The shortage of affordable housing is hitting everyone, from senior and mid-career professionals, to college students just starting out. Conduit Street runs down some of the latest discussion about, and contributors to, this important topic.
One does not need to look far to find evidence of families everywhere struggling with the increasing costs of rents and mortgages. Affordable housing is a unique issue that hits almost all demographic groups in some way. Household budgets stretch a little less, local economies lose steam, and employers have a harder time attracting and retaining talent. There are very few winners in an unbalanced housing market.
Affordable housing is essential for any economically and socially robust community. When housing costs are too high, it can trigger a cascade of negative implications. The media has been filled with stories of people losing their homes, which translated into losing their jobs, leaving them unable to find either new employment or new housing. Rising rents are even making higher education increasingly difficult, if not impossible, to obtain. It is evident that housing affordability is intertwined with the job market, local revenues, and the quality of public services. If there is one inescapable truth about housing affordability, it is a crisis that we are all in together.
How We Got Here
The lack of affordable housing is not something that popped up overnight. Much like how a small drip in a roof grows into a mold infestation, the current crisis grew over time and has been fed by a mixture of policy decisions, private market influence, and major historical events.

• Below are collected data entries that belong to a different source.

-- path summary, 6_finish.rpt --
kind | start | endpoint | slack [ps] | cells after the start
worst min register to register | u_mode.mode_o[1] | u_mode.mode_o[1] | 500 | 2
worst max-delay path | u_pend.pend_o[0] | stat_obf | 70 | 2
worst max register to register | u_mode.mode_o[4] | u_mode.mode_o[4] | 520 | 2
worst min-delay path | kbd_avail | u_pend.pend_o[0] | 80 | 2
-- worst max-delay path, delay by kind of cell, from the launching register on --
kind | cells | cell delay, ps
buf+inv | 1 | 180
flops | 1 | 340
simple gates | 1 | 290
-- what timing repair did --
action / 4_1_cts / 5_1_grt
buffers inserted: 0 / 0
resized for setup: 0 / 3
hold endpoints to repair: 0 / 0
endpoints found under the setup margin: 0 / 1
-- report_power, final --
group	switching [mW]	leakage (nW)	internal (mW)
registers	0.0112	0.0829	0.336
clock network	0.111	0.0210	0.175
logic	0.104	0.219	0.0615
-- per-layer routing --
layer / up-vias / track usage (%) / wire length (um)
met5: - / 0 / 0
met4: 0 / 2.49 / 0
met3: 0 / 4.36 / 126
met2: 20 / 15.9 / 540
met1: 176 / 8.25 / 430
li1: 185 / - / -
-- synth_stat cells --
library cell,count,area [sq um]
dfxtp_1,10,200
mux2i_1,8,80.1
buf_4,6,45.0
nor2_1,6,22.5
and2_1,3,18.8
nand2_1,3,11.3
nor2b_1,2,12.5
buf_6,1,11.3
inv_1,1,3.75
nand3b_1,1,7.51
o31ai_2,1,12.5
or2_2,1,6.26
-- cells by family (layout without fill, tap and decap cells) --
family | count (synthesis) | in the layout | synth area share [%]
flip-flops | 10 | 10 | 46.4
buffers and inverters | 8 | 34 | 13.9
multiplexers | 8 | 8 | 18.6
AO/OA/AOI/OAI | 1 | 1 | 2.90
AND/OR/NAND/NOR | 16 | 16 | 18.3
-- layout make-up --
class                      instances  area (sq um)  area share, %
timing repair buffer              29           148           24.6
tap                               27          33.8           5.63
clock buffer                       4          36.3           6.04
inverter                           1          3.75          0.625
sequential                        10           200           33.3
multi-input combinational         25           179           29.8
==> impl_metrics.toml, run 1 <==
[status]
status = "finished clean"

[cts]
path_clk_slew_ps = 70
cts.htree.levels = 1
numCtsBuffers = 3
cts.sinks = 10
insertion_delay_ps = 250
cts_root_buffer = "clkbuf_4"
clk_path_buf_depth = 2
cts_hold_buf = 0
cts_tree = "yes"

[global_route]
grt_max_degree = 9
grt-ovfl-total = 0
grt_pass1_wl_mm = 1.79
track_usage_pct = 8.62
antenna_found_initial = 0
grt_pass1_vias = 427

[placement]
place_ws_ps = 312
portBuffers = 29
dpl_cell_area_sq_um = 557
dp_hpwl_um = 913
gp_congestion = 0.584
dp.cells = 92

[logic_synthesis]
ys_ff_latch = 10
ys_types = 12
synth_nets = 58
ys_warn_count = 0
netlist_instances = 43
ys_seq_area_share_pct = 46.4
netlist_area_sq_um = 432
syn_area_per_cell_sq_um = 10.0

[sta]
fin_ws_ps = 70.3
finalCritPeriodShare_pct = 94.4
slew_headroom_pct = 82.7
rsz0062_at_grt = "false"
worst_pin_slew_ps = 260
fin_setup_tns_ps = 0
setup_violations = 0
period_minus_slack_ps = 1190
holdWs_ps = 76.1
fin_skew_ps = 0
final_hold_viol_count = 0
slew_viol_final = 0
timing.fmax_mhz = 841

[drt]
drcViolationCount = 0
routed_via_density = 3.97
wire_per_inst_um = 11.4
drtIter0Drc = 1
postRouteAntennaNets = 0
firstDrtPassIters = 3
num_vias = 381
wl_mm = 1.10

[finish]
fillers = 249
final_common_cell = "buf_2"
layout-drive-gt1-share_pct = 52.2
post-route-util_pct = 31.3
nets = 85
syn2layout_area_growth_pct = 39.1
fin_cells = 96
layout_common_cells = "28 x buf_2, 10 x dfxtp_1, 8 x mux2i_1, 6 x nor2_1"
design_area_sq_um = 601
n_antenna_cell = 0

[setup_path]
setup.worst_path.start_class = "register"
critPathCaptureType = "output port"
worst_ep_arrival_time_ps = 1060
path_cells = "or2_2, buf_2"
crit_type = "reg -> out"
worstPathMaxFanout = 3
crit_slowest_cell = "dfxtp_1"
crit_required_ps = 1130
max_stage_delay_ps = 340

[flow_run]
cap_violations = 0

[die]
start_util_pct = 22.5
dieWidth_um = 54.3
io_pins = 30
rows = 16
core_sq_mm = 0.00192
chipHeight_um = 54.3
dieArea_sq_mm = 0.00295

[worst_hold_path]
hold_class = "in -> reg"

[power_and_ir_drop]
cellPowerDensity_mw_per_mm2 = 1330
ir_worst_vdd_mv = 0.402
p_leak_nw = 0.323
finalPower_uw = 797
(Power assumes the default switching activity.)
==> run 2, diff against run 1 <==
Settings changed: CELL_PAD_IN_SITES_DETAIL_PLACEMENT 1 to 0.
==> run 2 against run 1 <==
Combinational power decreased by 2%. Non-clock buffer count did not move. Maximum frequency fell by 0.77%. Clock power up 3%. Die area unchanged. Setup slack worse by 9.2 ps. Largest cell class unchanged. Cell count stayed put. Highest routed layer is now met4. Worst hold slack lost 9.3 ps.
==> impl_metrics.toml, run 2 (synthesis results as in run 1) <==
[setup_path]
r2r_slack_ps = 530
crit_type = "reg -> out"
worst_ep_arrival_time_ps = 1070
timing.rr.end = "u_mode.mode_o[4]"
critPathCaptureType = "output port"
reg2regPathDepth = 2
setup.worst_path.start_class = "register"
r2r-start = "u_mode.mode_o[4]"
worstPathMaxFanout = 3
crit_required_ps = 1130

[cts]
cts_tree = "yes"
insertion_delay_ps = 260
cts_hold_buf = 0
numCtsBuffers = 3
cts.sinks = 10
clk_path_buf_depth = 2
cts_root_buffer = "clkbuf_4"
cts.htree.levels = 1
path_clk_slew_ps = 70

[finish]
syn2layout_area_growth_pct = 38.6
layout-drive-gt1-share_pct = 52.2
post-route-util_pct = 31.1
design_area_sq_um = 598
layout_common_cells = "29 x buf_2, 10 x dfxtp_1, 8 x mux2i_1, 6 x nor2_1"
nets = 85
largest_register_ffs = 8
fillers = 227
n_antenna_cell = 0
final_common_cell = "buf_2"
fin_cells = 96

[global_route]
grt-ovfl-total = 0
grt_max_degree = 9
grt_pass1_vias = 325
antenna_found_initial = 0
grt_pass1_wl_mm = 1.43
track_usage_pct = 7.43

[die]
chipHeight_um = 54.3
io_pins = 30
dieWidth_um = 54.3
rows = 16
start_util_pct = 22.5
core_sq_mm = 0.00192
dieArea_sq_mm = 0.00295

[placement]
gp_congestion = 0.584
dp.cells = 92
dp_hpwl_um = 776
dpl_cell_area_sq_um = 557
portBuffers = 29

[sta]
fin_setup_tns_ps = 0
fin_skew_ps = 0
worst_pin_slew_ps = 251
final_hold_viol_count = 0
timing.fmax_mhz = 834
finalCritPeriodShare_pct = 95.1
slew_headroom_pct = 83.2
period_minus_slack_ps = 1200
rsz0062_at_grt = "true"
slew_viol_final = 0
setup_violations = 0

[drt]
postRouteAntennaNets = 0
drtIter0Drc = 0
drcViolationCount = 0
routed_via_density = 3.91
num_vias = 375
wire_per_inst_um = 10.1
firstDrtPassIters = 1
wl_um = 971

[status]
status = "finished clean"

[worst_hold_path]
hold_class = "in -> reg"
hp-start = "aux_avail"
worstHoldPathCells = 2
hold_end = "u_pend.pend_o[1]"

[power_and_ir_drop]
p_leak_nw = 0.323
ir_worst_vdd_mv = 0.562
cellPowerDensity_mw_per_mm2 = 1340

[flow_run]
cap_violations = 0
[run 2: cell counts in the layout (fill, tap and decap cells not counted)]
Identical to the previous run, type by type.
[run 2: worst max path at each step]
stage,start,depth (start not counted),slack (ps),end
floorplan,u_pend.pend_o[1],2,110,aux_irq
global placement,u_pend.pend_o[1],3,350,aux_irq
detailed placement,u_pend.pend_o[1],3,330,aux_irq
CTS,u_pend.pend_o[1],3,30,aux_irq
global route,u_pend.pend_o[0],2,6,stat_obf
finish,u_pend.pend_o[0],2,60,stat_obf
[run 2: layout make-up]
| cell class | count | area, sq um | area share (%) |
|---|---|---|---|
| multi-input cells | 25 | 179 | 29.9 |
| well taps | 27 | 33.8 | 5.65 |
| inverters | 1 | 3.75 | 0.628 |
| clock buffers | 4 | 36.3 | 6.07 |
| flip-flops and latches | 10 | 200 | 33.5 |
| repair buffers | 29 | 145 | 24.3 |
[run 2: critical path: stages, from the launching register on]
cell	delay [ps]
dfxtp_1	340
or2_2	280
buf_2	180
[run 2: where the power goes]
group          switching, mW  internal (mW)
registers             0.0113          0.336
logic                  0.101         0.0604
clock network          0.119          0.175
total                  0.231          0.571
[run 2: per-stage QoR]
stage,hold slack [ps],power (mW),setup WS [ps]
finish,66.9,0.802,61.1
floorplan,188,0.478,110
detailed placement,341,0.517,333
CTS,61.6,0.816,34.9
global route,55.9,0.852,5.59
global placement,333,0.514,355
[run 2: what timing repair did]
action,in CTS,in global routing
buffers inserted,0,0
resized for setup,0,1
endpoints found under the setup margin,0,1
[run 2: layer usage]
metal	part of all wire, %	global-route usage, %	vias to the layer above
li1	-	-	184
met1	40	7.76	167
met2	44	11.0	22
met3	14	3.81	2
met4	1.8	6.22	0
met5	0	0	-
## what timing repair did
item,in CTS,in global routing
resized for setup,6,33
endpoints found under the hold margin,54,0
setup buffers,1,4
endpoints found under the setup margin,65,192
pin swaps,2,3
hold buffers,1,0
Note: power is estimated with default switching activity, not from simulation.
--- src/rtl/hubwin_pkg.sv ---
package hubwin_pkg;
   // Access classes reported on acc_class
   typedef enum logic [1:0] {
      HW_IDLE   = 2'd0,
      HW_DIRECT = 2'd1,
      HW_VECTOR = 2'd2,
      HW_HOLE   = 2'd3
   } hw_region_e;
endpackage

--- src/rtl/hubwin_classify.sv ---
// Sorts a logical byte address into direct, vector or hole.
module hubwin_classify
   import hubwin_pkg::*;
#(
   parameter int ADDR_W     = 20,
   parameter int PHYS_BYTES = 32768,
   parameter int VEC_BYTES  = 64
) (
   input  logic [ADDR_W-1:0] addr,
   output hw_region_e        cls
);
   localparam logic [ADDR_W:0] SPACE_BYTES = (ADDR_W+1)'(1) << ADDR_W;
   localparam logic [ADDR_W:0] VEC_START   = SPACE_BYTES - (ADDR_W+1)'(VEC_BYTES);
   localparam logic [ADDR_W:0] DIRECT_END  = (ADDR_W+1)'(PHYS_BYTES - VEC_BYTES);

   logic in_vec;
   assign in_vec = {1'b0, addr} >= VEC_START;

   generate
      if (PHYS_BYTES == (1 << ADDR_W)) begin : g_full
         // RAM fills the whole space: no hole exists
         always_comb cls = in_vec ? HW_VECTOR : HW_DIRECT;
      end else begin : g_part
         logic in_direct;
         assign in_direct = {1'b0, addr} < DIRECT_END;
         always_comb begin
            if (in_vec)         cls = HW_VECTOR;
            else if (in_direct) cls = HW_DIRECT;
            else                cls = HW_HOLE;
         end
      end
   endgenerate
endmodule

Policy Decisions: One of the unique facets of American society is the focus on the single-family home. In the years after the Second World War, decision-makers at all levels of government and the private sector opted to focus new development on suburban growth. From this era, we get the classic American dream; a decent-sized tract of land with the iconic single-family home, one to two cars in the driveway, and a sprawling lawn. As cars and the new interstate became the primary mode of transportation, there was little to no focus on walkability or public transit. Public spaces and easy access to services and amenities largely took a back seat to the romanticized idea of the classic suburban lifestyle.
Private Developers & Landlords: The vast majority of housing stock is developed by the private sector. Developers largely react to market forces, allocating resources to projects with the highest margins. As a result, in recent decades, new housing stock has been more high-end and priced out of reach of many middle-income families. Seeing little incentive to invest in more spartan but affordable units, developers & landlords have focused on high-end units, translating into high-end rents, and high-end returns.

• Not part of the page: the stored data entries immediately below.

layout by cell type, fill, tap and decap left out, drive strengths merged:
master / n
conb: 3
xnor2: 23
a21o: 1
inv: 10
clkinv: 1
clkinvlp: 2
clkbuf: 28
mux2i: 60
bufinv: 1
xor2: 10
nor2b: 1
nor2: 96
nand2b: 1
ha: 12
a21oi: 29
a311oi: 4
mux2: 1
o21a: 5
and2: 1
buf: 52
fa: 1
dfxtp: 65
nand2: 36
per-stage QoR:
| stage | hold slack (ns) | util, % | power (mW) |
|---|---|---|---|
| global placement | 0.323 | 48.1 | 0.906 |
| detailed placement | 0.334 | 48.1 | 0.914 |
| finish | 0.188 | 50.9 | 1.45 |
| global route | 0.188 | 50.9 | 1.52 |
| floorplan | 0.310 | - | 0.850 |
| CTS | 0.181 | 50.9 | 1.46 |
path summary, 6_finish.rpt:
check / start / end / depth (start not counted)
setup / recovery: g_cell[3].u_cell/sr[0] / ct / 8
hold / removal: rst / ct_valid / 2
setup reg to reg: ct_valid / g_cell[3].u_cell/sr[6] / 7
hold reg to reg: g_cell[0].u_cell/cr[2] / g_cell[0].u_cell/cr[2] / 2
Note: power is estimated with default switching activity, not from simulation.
**config.mk**
```make
export PLATFORM = sky130hd
export DESIGN_NAME = dual_queue_arbiter
export DESIGN_NICKNAME = d
export VERILOG_FILES = /design/src/rtl/dqa_pkg.sv /design/src/rtl/dqa_byte_queue.sv /design/src/rtl/dqa_read_arb.sv /design/src/rtl/dual_queue_arbiter.sv
export SDC_FILE = /design/constraint.sdc
export NUM_CORES = 2
export LEC_CHECK = 0
export BUFFER_PORTS_ARGS = -buffer_cell sky130_fd_sc_hd__clkbuf_2
export CORE_MARGIN = 1
export CORE_UTILIZATION = 54
export DETAILED_ROUTE_END_ITERATION = 16
export PLACE_DENSITY_LB_ADDON = 0.12
export SETUP_SLACK_MARGIN = 0.1
export SLEW_MARGIN = 10
export SYNTH_ARGS = -nofsm -noshare
export SYNTH_HDL_FRONTEND = slang
export SYNTH_SLANG_ARGS = --single-unit
export TNS_END_PERCENT = 1
```
**constraint.sdc**
```tcl
create_clock -name clk -period 5.48 [get_ports clk]
set_input_delay 0.548 -clock clk [delete_from_list [all_inputs] [get_ports clk]]
set_output_delay 0.548 -clock clk [all_outputs]
set_load 0.005 [all_outputs]
```
===== config.mk =====
export PLATFORM = sky130hd
export DESIGN_NAME = pix_out_packer
export DESIGN_NICKNAME = d
export VERILOG_FILES = /design/src/rtl/pix_pack_pkg.sv /design/src/rtl/pix_encode.sv /design/src/rtl/pack_buffer.sv /design/src/rtl/pix_out_packer.sv
export SDC_FILE = /design/constraint.sdc
export NUM_CORES = 1
export LEC_CHECK = 0
export BUFFER_PORTS_ARGS = -buffer_cell sky130_fd_sc_hd__clkbuf_2
export CAP_MARGIN = 5
export CORE_MARGIN = 3
export CORE_UTILIZATION = 40
export CTS_CLUSTER_SIZE = 16
export DETAILED_ROUTE_END_ITERATION = 7
export GPL_TIMING_DRIVEN = 0
export HOLD_SLACK_MARGIN = 0.06
export PLACE_DENSITY = 0.6
export SLEW_MARGIN = 15
export SYNTH_ARGS = -nofsm -noshare
export SYNTH_HDL_FRONTEND = slang
export SYNTH_SLANG_ARGS = --single-unit

===== constraint.sdc =====
create_clock -name clk_i -period 9.05 [get_ports clk_i]
set_input_delay 0 -clock clk_i [delete_from_list [all_inputs] [get_ports clk_i]]
set_output_delay 0 -clock clk_i [all_outputs]
set_load 0.05 [all_outputs]

===== src/rtl/pix_pack_pkg.sv =====
package pix_pack_pkg;
  typedef enum logic [1:0] {
    MODE_565  = 2'd0,
    MODE_555  = 2'd1,
    MODE_8X3  = 2'd2,
    MODE_QUAD = 2'd3
  } out_mode_e;

  localparam int CODE_W = 16;

  // bits one pixel adds to the stream
  function automatic int unsigned code_width(out_mode_e m);
    case (m)
      MODE_565: return 16;
      MODE_555: return 15;
      MODE_8X3: return 3;
      default:  return 4;
    endcase
  endfunction

  // bits one shift pulse removes
  function automatic int unsigned word_width(out_mode_e m);
    case (m)
      MODE_555: return 15;
      MODE_8X3: return 8;
      default:  return 16;
    endcase
  endfunction
endpackage


===== src/rtl/pix_encode.sv =====
module pix_encode
  import pix_pack_pkg::*;
(
  input  out_mode_e         mode_i,
  input  logic [23:0]       pix_i,
  output logic [CODE_W-1:0] code_o
);
  logic [7:0] r, g, b;
  assign r = pix_i[23:16];
  assign g = pix_i[15:8];
  assign b = pix_i[7:0];

  logic unused_lsb;
  assign unused_lsb = ^{r[2:0], g[1:0], b[2:0]};

  always_comb begin
    code_o = '0;
    case (mode_i)
      MODE_565:  code_o = {r[7:3], g[7:2], b[7:3]};
      MODE_555:  code_o = {1'b0, r[7:3], g[7:3], b[7:3]};
      MODE_8X3:  code_o = {13'd0, r[7], g[7], b[7]};
      default:   code_o = {12'd0, r[6], r[7], g[7], b[7]};
    endcase
  end
endmodule


===== src/rtl/pack_buffer.sv =====
module pack_buffer
  import pix_pack_pkg::*;
#(
  parameter int BUF_W  = 32,
  parameter int DATA_W = 18
) (
  input  logic              clk_i,
  input  logic              rst_ni,
  input  out_mode_e         mode_i,
  input  logic [CODE_W-1:0] code_i,
  input  logic              push_i,
  input  logic              shift_i,
  output logic              room_o,
  output logic [DATA_W-1:0] word_o,
  output logic              word_vld_o
);
  localparam int FILL_W = $clog2(BUF_W + 1);

  logic [BUF_W-1:0]  acc_q, acc_s, acc_d;
  logic [FILL_W-1:0] fill_q, fill_d, base, in_w, out_w;
  logic [DATA_W-1:0] mask, word_q;
  logic              take, vld_q;

  assign in_w  = FILL_W'(code_width(mode_i));
  assign out_w = FILL_W'(word_width(mode_i));
  assign room_o = ({1'b0, fill_q} + {1'b0, in_w}) <= (FILL_W + 1)'(BUF_W);
  assign take  = shift_i && (fill_q >= out_w);
  assign mask  = (DATA_W'(1) << out_w) - DATA_W'(1);

  always_comb begin
    acc_s  = take ? (acc_q >> out_w) : acc_q;
    base   = take ? (fill_q - out_w) : fill_q;
    acc_d  = acc_s;
    fill_d = base;
    if (push_i) begin
      acc_d  = acc_s | (BUF_W'(code_i) << base);
      fill_d = base + in_w;
    end
  end

  always_ff @(posedge clk_i or negedge rst_ni) begin
    if (!rst_ni) begin
      acc_q  <= '0;
      fill_q <= '0;
      word_q <= '0;
      vld_q  <= 1'b0;
    end else begin
      acc_q  <= acc_d;
      fill_q <= fill_d;
      vld_q  <= take;
      if (shift_i) word_q <= take ? (acc_q[DATA_W-1:0] & mask) : '0;
    end
  end

  assign word_o     = word_q;
  assign word_vld_o = vld_q;

  a_r8_no_overflow: assert property (@(posedge clk_i) disable iff (!rst_ni)
    fill_q <= FILL_W'(BUF_W));
  a_r7_valid_needs_shift: assert property (@(posedge clk_i) disable iff (!rst_ni)
    word_vld_o |-> $past(shift_i));
  a_r7_underrun_zero: assert property (@(posedge clk_i) disable iff (!rst_ni)
    (shift_i && fill_q < out_w) |=> (!word_vld_o && word_o == '0));
  a_r10_mode_idle: assert property (@(posedge clk_i) disable iff (!rst_ni)
    (fill_q != '0) |-> $stable(mode_i));
  a_r6_555_top_zero: assert property (@(posedge clk_i) disable iff (!rst_ni)
    (mode_i == MODE_555 && word_vld_o) |-> word_o[DATA_W-1:15] == '0);
endmodule
$ cat config.mk
export PLATFORM = sky130hd
export DESIGN_NAME = errtrk_status
export DESIGN_NICKNAME = d
export VERILOG_FILES = /design/src/rtl/errtrk_pkg.sv /design/src/rtl/errtrk_wdec.sv /design/src/rtl/errtrk_flags.sv /design/src/rtl/errtrk_irq.sv /design/src/rtl/errtrk_status.sv
export SDC_FILE = /design/constraint.sdc
export NUM_CORES = 1
export LEC_CHECK = 0
export BUFFER_PORTS_ARGS = -buffer_cell sky130_fd_sc_hd__buf_2
export CAP_MARGIN = 40
export CELL_PAD_IN_SITES_DETAIL_PLACEMENT = 1
export CELL_PAD_IN_SITES_GLOBAL_PLACEMENT = 1
export CORE_MARGIN = 5
export CORE_UTILIZATION = 15
export CTS_CLUSTER_SIZE = 14
export DETAILED_ROUTE_END_ITERATION = 16
export PLACE_DENSITY_LB_ADDON = 0.1
export SYNTH_ARGS = -nofsm -noshare
export SYNTH_HDL_FRONTEND = slang
export SYNTH_SLANG_ARGS = --single-unit
$ cat constraint.sdc
create_clock -name clk -period 1.1 [get_ports clk]
set_input_delay 0.165 -clock clk [delete_from_list [all_inputs] [get_ports clk]]
set_output_delay 0.165 -clock clk [all_outputs]
set_load 0.005 [all_outputs]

Recent History: Two major events of the last fifteen years have pushed housing costs to new heights, the Great Recession of 2008-2009 and the COVID-19 pandemic. Long-time readers of Conduit Street may remember that the Great Recession spurred a cut in the local share of Highway User Revenue (HURs) and a dramatic loss in road and transit funding. The Great Recession itself was spurred on by an imbalance in the housing market, but of the opposite extreme. Excessively cheap capital was made available to homebuyers who eventually couldn’t make good on monthly payments, and a deluge of defaults plunged the global economy near the brink of collapse. The economy and stock market rebounded from the Great Recession, but housing production never picked up to its previous pace. This lag in production was only exacerbated by the COVID-19 pandemic, first grounding the world to a near halt and then causing prices of materials to soar.
There is no silver bullet. Much like the complex history of how housing became so expensive, the solution to help realign rents and mortgages is equally intricate. This has been a top issue for MACo, and one conclusion is clear: housing affordability will only be solved by collaboration at the county, state, and federal levels. Two points must be the focus of any long-term coordinated plan; infrastructure and investment.
Infrastructure: Residents have a right to quality public services. The vast majority of services are provided at the county level. Education, public health, emergency services, and waste management make up just a tiny portion of the universe of things that residents expect. When building either a single-family home, an accessory dwelling unit, a duplex, or an apartment building, all of these structures equate to additional demand on local governments. While to some, housing solutions may seem as simple as erecting four walls and a roof, the real solution is more detailed. Children deserve a quality education, and this will require more schools and teachers. New homes mean more wastewater, and in some communities, wastewater treatment facilities are already at or near their limit. Significant increases in the number of new housing units will translate into either upgrades on existing wastewater treatment facilities or developing new ones. In nearly all areas, new homes will translate into a need for additional capacity in public services.
Investment: County governments cannot do this alone. Housing affordability cannot be solved solely at the local level. Decisions involving new taxing authority and investment are ultimately made in Annapolis and Washington. Local autonomy around assessing impact fees and development excise taxes on new construction; the creation of a state affordable housing development tax credit and a low-income housing tax credit (LIHTC) for the owner or developer of qualified low-income housing projects; funding for inter-jurisdictional partnerships related to planning and zoning; funding for broad redevelopment of local zoning policy where appropriate; all of these solutions need state and federal action.
Solving the housing affordability crisis is not insurmountable, but no level of government can fix it alone. The solution to realigning rents and mortgages is as equally complex as the history of how housing costs became so out of control. While there is no silver bullet, there is a path forward. The one inescapable truth about housing affordability, we are all in this together.